Между прочим, семейные воспоминания о рационе питания предков свое «черное, антисоветское дело» сделали. Именно дедушкин гусь породил во мне первое личное сомнение в неоспоримости марксизма-ленинизма. В полное же отрицание это переросло в середине 1980-х, когда на наши прилавки стали выкидывать колбасу, в основном одного — особого, социалистического сорта. Ее рецепт отнесли к разряду важнейших государственных секретов. И хотя ее сомнительные вкусовые качества для массового дегустатора — простых советских граждан такой уж непроницаемой тайной не являлись, завесу приподняли только в период перестройки и гласности.

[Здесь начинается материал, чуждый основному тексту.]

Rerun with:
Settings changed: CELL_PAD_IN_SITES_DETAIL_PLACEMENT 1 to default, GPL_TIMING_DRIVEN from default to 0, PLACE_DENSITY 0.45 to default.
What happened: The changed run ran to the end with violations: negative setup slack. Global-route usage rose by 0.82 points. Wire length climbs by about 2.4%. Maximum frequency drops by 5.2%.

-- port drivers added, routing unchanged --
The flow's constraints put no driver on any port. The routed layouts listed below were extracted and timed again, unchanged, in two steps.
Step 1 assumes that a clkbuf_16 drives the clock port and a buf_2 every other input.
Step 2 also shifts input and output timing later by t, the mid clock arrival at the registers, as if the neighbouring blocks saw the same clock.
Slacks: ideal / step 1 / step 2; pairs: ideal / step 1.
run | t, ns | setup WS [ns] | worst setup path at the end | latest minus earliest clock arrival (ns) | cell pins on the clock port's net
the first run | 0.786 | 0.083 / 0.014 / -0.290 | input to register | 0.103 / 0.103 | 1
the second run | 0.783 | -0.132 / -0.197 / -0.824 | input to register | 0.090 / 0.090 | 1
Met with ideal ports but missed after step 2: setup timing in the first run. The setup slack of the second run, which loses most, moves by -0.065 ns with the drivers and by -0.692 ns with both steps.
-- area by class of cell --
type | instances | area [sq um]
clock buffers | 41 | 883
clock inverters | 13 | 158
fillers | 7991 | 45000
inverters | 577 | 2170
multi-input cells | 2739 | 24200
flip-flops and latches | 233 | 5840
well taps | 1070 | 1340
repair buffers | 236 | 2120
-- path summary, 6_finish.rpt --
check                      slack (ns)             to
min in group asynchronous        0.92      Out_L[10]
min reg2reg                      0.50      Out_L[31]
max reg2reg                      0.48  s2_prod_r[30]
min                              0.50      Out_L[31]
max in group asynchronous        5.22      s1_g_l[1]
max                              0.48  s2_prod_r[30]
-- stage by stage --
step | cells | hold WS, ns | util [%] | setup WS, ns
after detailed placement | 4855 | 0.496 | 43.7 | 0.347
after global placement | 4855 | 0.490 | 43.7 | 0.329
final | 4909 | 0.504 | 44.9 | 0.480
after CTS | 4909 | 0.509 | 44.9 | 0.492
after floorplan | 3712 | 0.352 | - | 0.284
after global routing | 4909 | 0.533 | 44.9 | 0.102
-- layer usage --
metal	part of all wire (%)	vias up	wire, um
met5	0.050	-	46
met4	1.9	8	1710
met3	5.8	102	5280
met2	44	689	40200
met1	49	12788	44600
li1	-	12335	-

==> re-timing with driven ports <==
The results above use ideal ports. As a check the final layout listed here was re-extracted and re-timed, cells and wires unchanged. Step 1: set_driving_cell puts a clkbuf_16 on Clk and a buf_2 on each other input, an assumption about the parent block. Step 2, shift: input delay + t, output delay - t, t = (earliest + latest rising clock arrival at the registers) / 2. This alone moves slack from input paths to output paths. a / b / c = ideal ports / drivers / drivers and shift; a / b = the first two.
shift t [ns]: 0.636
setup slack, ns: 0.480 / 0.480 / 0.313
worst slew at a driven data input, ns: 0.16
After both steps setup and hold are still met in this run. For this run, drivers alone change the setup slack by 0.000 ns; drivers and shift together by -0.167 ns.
This is an optimization exercise on Yosys and OpenROAD, whose aim is small area, not a production implementation.
Function was checked by simulation only, so behaviour that the tests miss may differ from the original.
Power is estimated from default activity; no workload was simulated.

==> design/flow/design.v <==
package data_memory_pkg;
  typedef enum logic {
    CLEAR = 1'b0,
    IDLE  = 1'b1
  } mem_state_t;
endpackage
module dm_hold (input logic q, input logic h, input logic w, input logic d, output logic y);
  assign y = (q & h) | (d & w);
endmodule
module dm_aoi222 (input logic s0, input logic d0, input logic s1, input logic d1,
                  input logic s2, input logic d2, output logic y);
  assign y = ~((s0 & d0) | (s1 & d1) | (s2 & d2));
endmodule
module dm_aoi22 (input logic s0, input logic d0, input logic s1, input logic d1, output logic y);
  assign y = ~((s0 & d0) | (s1 & d1));
endmodule
module dm_nand2 (input logic a, input logic b, output logic y);
  assign y = ~(a & b);
endmodule
module dm_nand3 (input logic a, input logic b, input logic c, output logic y);
  assign y = ~(a & b & c);
endmodule
module dm_nand4 (input logic a, input logic b, input logic c, input logic d, output logic y);
  assign y = ~(a & b & c & d);
endmodule
module dm_nor2 (input logic a, input logic b, output logic y);
  assign y = ~(a | b);
endmodule
module dm_nor3 (input logic a, input logic b, input logic c, output logic y);
  assign y = ~(a | b | c);
endmodule
module dm_or2 (input logic a, input logic b, output logic y);
  assign y = a | b;
endmodule
module dm_or3 (input logic a, input logic b, input logic c, output logic y);
  assign y = a | b | c;
endmodule
module dm_dec256 (input logic [7:0] a, output logic [255:0] s);
  logic [15:0] hn, ln;
  always_comb begin
    for (int k = 0; k < 16; k++) begin
      hn[k] = ~(a[7:4] == 4'(k));
      ln[k] = ~(a[3:0] == 4'(k));
    end
  end
  for (genvar i = 0; i < 256; i++) begin : g_s
    dm_nor2 u (.a(hn[i / 16]), .b(ln[i % 16]), .y(s[i]));
  end
endmodule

Оказывается, мясная составляющая в той все равно перманентно дефицитной колбасе не предусматривалась принципиально. В состав наполнителя лучше было не углубляться. В прессе проговорилось, что за эту выдающуюся «кашу из топора» целый коллектив изобретателей — специалистов по рациональному питанию получил весьма престижную премию Совета министров СССР.
Церемонию награждения в телепрограмме «Время», разумеется, не показывали. Как и длиннющие продуктовые очереди, в которых основные потребители «съедобного картона» проводили полжизни.
В дореволюционной же «Праге» — и парное мясо, и французское шампанское, и привезенные из-за границы фрукты — все было исключительно натуральным. Публика собиралась тоже самая достойная. В завсегдатаях — если детализировать — числились военные в чинах (в основном преподаватели расположенного неподалеку Александровского училища и офицеры штаба МВО), солидные юристы, врачи, крепкое купечество, представители творческой интеллигенции. Последние облюбовали «Прагу» для своих коллективных торжественных застолий. Скажем, только здесь в память об основателе Московской консерватории ежегодно проводились знаменитые «рубинштейновские обеды». В 1901 году, после успешной премьеры «Трех сестер» мхатовцы чествовали А.П. Чехова. А в 1913 году литературная Москва устроила умопомрачительный банкет в честь посетившего Россию исключительно популярного в те времена бельгийского писателя Эмиля Верхарна. В том же году в «Праге» состоялось чествование великого русского художника Ильи Ефимовича Репина. За него тостовали по случаю успешного восстановления его знаменитой картины «Иван Грозный и его сын Иван», казалось бы безнадежно до того изрезанной душевнобольным старообрядцем.